Lalu, tak puas dengan menyablon triplek seukuran A3, aku
mulai menjajal ukuran yang lebih kecil hingga membuat merchandise berupa gantungan
kunci dan alat penanda. Prosesnya tak jauh beda dengan sablon kaos, poster,
atau stiker. Aku membuat pola sesuai gambar yang kuinginkan di atas triplek.
Lalu, triplek itu kusablon dengan berbagai warna yang kuinginkan. Keuntungan
dari penggunaan teknik sablon ini, aku bisa menggunakan pola yang sama untuk
jenis media yang lain; kertas untuk poster dan stiker, kain untuk emblem dan
kaos.
Kini, diiringi dengan lantunan Doubyouth, hip hop, punk,
musik gipsi, reggae, atau speed digital aku terus menyablon di atas triplek.
Untuk mengasah dan meningkatkan kemampuanku, film-film berisi ketrampilan
handmade pun menjadi referensi sekaligus bagian risetku untuk pengolahan
triplek.
Selain karena berbagai keunikan yang telah kusebutkan tadi,
aku merasa lebih bebas menuangkan berbagai ekspresi dan kegelisahanku di atas
triplek. Aplikasinya pun bisa berbagai bentuk. Tidak hanya karya-karya pajang,
tapi juga karya propaganda dengan tema ringan, berat, main-main, senang-senang
sampai curhatan, yang kubuat dalam bentuk merchandise yang tak melepaskan nilai
karya seni dan bisa disebarkan secara massif. Bisa jadi, karena ongkos
produksinya lebih murah dibandingkan kanvas , aku jadi merasa bebas
bermain-main dengan triplek. Atau, ini juga semacam strategi bagiku untuk menyebarluaskan
karya-karya rupaku dan pesan-pesanku pada publik umum dengan harga yang
terjangkau.
Dan, justru karena karya-karyaku yang menggunakan media
triplek –yang murah-meriah- inilah yang disambut oleh Mas Eko Nugroho. Setelah
menerima kiriman 9 foto karyaku pada tanggal 16 Mei 2011, Mas Eko langsung
menantangku untuk pameran di DGTMB bersama teman-teman lainnya pada tanggal 20
Mei 2011 dalam acara pameran “VERSUS Project”. Terang saja, aku gelagapan
dengan tantangan ini. Satu sisi, aku merasa senang atas penghargaan Mas Eko
Nugroho. Satu sisi lain, aku bimbang; apakah aku siap untuk memajang
karya-karyaku? Kepanikan mulai mencuat. Aku ingin menambah karya-karyaku yang
bisa dipajang di DGTMB, juga merchandise lainnya. Bagaimana pun, ini tantangan
sekaligus kesempatan. Jadilah aku hadir di DGTMB Yogyakarta.

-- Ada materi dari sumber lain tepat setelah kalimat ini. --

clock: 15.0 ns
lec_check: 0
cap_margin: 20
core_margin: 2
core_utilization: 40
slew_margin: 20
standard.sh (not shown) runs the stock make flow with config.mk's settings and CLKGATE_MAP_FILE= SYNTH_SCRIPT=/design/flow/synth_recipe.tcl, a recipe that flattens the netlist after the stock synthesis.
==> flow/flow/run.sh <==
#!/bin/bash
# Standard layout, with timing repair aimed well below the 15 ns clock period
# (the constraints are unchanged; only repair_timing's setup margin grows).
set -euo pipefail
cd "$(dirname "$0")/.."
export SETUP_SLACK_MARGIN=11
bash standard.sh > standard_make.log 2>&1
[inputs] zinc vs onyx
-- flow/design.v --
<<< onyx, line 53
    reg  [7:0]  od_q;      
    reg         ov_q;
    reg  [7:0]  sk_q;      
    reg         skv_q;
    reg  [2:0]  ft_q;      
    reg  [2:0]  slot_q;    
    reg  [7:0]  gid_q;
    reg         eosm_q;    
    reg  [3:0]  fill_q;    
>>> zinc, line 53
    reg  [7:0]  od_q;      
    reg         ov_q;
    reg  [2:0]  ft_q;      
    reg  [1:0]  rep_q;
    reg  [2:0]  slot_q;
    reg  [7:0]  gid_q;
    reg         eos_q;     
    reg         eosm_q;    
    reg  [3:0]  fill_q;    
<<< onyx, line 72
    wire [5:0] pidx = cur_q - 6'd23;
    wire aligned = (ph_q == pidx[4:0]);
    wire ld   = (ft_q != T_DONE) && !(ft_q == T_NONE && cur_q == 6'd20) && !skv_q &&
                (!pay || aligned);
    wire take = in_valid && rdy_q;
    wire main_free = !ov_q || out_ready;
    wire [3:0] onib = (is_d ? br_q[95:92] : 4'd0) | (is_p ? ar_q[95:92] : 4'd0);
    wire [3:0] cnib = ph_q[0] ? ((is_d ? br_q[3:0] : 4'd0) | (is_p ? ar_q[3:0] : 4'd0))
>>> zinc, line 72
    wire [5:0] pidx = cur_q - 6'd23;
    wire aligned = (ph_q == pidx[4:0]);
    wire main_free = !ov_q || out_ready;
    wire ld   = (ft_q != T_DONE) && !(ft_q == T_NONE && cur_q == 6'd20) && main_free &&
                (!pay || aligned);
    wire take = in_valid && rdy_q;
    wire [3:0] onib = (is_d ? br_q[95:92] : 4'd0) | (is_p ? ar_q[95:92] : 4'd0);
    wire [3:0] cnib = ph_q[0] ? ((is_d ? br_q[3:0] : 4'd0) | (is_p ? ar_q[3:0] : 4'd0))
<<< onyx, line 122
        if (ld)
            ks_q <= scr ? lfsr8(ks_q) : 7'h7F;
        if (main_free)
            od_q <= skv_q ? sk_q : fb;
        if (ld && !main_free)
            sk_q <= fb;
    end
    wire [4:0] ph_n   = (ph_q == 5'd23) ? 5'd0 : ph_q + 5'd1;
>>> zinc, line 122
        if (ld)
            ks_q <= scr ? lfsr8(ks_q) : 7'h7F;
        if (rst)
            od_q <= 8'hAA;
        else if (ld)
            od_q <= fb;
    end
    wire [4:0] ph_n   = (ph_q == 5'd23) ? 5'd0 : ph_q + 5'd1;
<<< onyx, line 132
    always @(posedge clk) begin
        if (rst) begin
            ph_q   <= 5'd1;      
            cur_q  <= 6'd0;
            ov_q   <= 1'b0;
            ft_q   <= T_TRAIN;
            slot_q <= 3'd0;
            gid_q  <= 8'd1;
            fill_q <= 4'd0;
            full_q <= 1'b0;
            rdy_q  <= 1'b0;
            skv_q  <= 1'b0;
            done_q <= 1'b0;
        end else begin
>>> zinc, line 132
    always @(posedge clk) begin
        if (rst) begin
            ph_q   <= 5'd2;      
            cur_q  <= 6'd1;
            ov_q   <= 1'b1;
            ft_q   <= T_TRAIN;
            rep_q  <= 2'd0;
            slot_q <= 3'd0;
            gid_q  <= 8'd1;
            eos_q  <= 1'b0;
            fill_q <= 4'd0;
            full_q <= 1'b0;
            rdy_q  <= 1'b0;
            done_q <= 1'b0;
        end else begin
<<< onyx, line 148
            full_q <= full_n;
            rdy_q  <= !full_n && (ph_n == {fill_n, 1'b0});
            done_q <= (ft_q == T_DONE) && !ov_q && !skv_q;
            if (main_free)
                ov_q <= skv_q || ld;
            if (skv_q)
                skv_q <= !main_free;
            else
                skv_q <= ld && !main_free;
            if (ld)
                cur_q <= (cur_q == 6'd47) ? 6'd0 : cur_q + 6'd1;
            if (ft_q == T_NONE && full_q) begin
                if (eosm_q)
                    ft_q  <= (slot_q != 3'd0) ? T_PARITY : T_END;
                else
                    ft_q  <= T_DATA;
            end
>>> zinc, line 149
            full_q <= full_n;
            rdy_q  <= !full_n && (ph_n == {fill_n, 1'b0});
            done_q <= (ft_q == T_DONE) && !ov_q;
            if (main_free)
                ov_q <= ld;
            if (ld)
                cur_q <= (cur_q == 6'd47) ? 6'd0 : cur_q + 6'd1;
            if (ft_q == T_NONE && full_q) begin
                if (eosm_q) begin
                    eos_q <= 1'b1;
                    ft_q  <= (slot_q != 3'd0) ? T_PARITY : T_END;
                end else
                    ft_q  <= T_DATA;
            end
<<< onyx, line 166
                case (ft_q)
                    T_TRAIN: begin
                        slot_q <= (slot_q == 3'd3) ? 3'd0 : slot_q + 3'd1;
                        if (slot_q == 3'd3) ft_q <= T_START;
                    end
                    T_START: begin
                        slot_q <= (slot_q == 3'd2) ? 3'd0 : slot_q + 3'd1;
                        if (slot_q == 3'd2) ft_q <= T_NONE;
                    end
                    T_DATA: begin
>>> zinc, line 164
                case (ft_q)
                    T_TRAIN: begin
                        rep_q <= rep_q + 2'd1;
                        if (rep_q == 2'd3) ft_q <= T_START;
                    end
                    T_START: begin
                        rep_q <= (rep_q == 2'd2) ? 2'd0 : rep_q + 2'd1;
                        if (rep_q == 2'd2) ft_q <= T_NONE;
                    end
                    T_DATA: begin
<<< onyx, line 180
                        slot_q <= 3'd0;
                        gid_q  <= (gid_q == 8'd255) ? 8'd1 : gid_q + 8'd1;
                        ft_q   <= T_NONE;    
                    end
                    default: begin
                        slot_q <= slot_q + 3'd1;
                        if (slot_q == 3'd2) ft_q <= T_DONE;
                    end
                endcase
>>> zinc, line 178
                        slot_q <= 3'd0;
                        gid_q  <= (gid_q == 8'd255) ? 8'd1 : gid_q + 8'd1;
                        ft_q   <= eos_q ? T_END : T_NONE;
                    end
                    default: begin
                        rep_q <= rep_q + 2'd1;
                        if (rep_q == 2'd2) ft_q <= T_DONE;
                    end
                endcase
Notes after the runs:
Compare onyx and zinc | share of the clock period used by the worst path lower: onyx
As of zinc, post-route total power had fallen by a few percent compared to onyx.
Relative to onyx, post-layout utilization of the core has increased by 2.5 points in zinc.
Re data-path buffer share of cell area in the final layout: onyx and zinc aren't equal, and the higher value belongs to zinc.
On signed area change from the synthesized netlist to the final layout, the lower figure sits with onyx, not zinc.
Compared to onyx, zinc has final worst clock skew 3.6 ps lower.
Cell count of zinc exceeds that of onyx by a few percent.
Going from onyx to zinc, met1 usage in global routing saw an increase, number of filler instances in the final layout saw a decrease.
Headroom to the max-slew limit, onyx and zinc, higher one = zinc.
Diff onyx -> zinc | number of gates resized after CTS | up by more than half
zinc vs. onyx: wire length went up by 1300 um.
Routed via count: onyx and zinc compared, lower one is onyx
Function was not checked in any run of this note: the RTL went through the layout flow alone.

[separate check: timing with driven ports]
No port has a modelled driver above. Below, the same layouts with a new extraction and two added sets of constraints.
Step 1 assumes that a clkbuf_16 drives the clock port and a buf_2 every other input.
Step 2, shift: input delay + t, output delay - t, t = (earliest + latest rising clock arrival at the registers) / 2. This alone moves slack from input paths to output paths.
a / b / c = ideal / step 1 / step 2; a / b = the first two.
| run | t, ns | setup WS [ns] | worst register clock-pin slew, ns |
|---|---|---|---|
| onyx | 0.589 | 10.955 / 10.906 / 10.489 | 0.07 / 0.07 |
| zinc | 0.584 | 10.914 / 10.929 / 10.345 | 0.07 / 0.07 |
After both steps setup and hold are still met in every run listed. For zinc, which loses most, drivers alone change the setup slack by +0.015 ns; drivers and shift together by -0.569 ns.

Karya-karya yang kuhadirkan di atas triplek tidak jauh dari
kesenanganku, ingatanku atas orang-orang yang kusayangi, serta kegelisahan atas
realitas hidup. Misalnya: aku yang gemar memasak membuat karya kecil yang bisa
digantungkan di pintu dengan objek kaleng makanan bertuliskan “Rasa SEDAP”.
SEDAP sendiri merupakan singkatan dari “Sedia Aneka Protes”. Ketika kita
mengolah makanan walaupun ada perasaan bangga karena merasakan buatan sendiri,
secara tak langsung kita menyediakan diri untuk diprotes oleh orang-orang yang
menikmati makanan kita. Jika hendak menariknya ke konsep yang lebih besar dan
ndaki-ndaki; ketika kita mengolah berbagai hal dalam hidup ini dan
menyajikannya untuk umum, tak ayal lagi kita pun harus siap dengan aneka protes
yang kan dilontarkan orang-orang yang menikmati sajian kita.
Kemampuan memasak ini sebenarnya kupelajari dari ibuku.
Ibuku merupakan sosok yang istimewa. Aku salut dan mengagumi ibuku. Bagiku,
Ibuku adalah sosok perempuan super. Selama 26 tahun aku tinggal bersamanya,
Ibuku mendidik anak-anaknya hingga besar dan dewasa. Ibukulah yang memberikan
banyak inspirasi bagiku, seorang anak muda, tentang hidup yang penuh semangat.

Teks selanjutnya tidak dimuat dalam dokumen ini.